Mindfulness is a research-proven technique that boosts your performance by physically altering your brain through this process of self directed neuroplasticity. By retraining attention through practising and integrating mindfulness and empathy we become increasingly present, un-distracted to the tasks, present to ourselves, each other and the world at hand.

A team of scientists from the University of British Columbia and the Chemnitz University of Technology were able to pool data from more than 20 studies to determine which areas of the brain are developed by mindfulness.

  1. The anterior cingulate cortex (ACC), located deep inside the forehead. This area enables you to resist distractions, to direct attention and focus, and to avoid impulsivity. The ACC is also responsible for being able to learn from past experiences for optimal decision making and to be able to switch strategies. It seems to be a particularly important area in the face of fast-changing conditions and areas of high uncertainty.
  2. The hippocampus, which is related to emotion and memory is an area that is particularly damaged by chronic stress and supported through mindfulness training.

And Professor Davidson's Emotion Life of your brain book highlights different types of mindfulness and meditation that improve resilience, positive outlook, reading social cues,self awareness and responding appropriately to context. 

Mindfulness, empathy and compassion activate the body’s relaxation response, reducing the amount of these dopamine and neuropinephrine neurotransmitters – moving us from right to the left of the performance curve.

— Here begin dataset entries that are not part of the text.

==> config.mk <==
export PLATFORM = sky130hd
export DESIGN_NAME = fsm_payout
export DESIGN_NICKNAME = d
export VERILOG_FILES = /design/src/rtl/fsm_sell_pkg.sv /design/src/rtl/ack_timer.sv /design/src/rtl/fsm_payout.sv
export SDC_FILE = /design/constraint.sdc
export NUM_CORES = 1
export LEC_CHECK = 0
export ABC_AREA = 1
export CAP_MARGIN = 20
export CORE_MARGIN = 4
export CORE_UTILIZATION = 47
export DETAILED_ROUTE_END_ITERATION = 10
export MAX_ROUTING_LAYER = met4
export PLACE_DENSITY = 0.74
export SLEW_MARGIN = 10
export SYNTH_ARGS = -nofsm -noshare
export SYNTH_HDL_FRONTEND = slang
export SYNTH_SLANG_ARGS = --single-unit
==> constraint.sdc <==
create_clock -name clk -period 2.3 [get_ports clk]
set_input_delay 0.345 -clock clk [delete_from_list [all_inputs] [get_ports clk]]
set_output_delay 0.345 -clock clk [all_outputs]
set_load 0.02 [all_outputs]
[src/rtl/counter_sum_monitor.sv]
// Threshold-crossing and wrap monitor for the summed counter value.
// Raises UP/DOWN/WRAP events into a 2-entry FIFO and tracks wrap count and maximum.
module counter_sum_monitor #(
  parameter int SIZE  = 10,
  parameter int CNT_W = 8
) (
  input  logic            clk,
  input  logic            rst,
  input  logic            en,
  input  logic [SIZE-1:0] in_val,
  input  logic [SIZE-1:0] thresh,
  input  logic            evt_ready,
  output logic            evt_valid,
  output logic [1:0]      evt_code,
  output logic [SIZE-1:0] evt_data,
  output logic            evt_drop,
  output logic [CNT_W-1:0] wrap_cnt,
  output logic [SIZE-1:0] max_val
);

  typedef enum logic [1:0] {
    S_INIT,
    S_BELOW,
    S_ABOVE
  } state_t;

  state_t          r_state;
  state_t          w_state_nxt;
  logic [SIZE-1:0] r_prev;
  logic [SIZE-1:0] r_max;
  logic [CNT_W-1:0] r_wraps;
  logic            r_drop;
  logic [1:0]      r_cnt;
  logic [1:0]      r_code0;
  logic [1:0]      r_code1;
  logic [SIZE-1:0] r_data0;
  logic [SIZE-1:0] r_data1;

  logic            w_ge;
  logic            w_wrap;
  logic [1:0]      w_code;
  logic            w_pop;
  logic            w_push;
  logic [1:0]      w_slot;

  assign w_ge   = in_val >= thresh;
  assign w_wrap = en && (r_state != S_INIT) && (in_val < r_prev);

  always_comb begin
    w_state_nxt = r_state;
    w_code      = 2'b00;
    if (en) begin
      w_state_nxt = w_ge ? S_ABOVE : S_BELOW;
      unique case (r_state)
        S_BELOW: if (w_ge)  w_code = 2'b01;
        S_ABOVE: if (!w_ge) w_code = 2'b10;
        default: w_code = 2'b00;
      endcase
      // wrap outranks any crossing on the same sample
      if (w_wrap) w_code = 2'b11;
    end
  end

  assign w_pop  = (r_cnt != 2'd0) && evt_ready;
  assign w_push = (w_code != 2'b00) && ((r_cnt != 2'd2) || w_pop);
  assign w_slot = r_cnt - {1'b0, w_pop};

  always_ff @(posedge clk) begin
    if (rst) begin
      r_state <= S_INIT;
      r_prev  <= '0;
      r_max   <= '0;
      r_wraps <= '0;
      r_drop  <= 1'b0;
      r_cnt   <= 2'd0;
      r_code0 <= 2'b00;
      r_code1 <= 2'b00;
      r_data0 <= '0;
      r_data1 <= '0;
    end else begin
      r_state <= w_state_nxt;
      if (en) begin
        r_prev <= in_val;
        if (in_val > r_max) r_max <= in_val;
        if (w_wrap && !(&r_wraps)) r_wraps <= r_wraps + 1'b1;
      end
      if (w_pop) begin
        r_code0 <= r_code1;
        r_data0 <= r_data1;
      end
      // push lands in the first free slot after this cycle's pop
      if (w_push) begin
        if (w_slot == 2'd0) begin
          r_code0 <= w_code;
          r_data0 <= in_val;
        end else begin
          r_code1 <= w_code;
          r_data1 <= in_val;
        end
      end
      if ((w_code != 2'b00) && !w_push) r_drop <= 1'b1;
      r_cnt <= r_cnt - {1'b0, w_pop} + {1'b0, w_push};
    end
  end

  assign evt_valid = r_cnt != 2'd0;
  assign evt_code  = evt_valid ? r_code0 : 2'b00;
  assign evt_data  = evt_valid ? r_data0 : '0;
  assign evt_drop  = r_drop;
  assign wrap_cnt  = r_wraps;
  assign max_val   = r_max;

endmodule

But equally as the techniques involve a mindful, wakeful, curious, undistracted view of the present – it moves us from left to right of the performance curve so we hit its peak and enter flow. As we train in techniques that develop focus and empathy it causes the brains plasticity to change its structure and function so that maintaining focus becomes easier and easier to master.  

Focus gets recognised and developed for what it is, a skill. As our mind wanders less we become happier, and as we become more focused we are less likely to multi-task and be overcome with information overload. We are alert yet relaxed, spaciously present to our tasks, work team and environment.

This is the sweet spot for this area of the brain and the sweet spot for working well.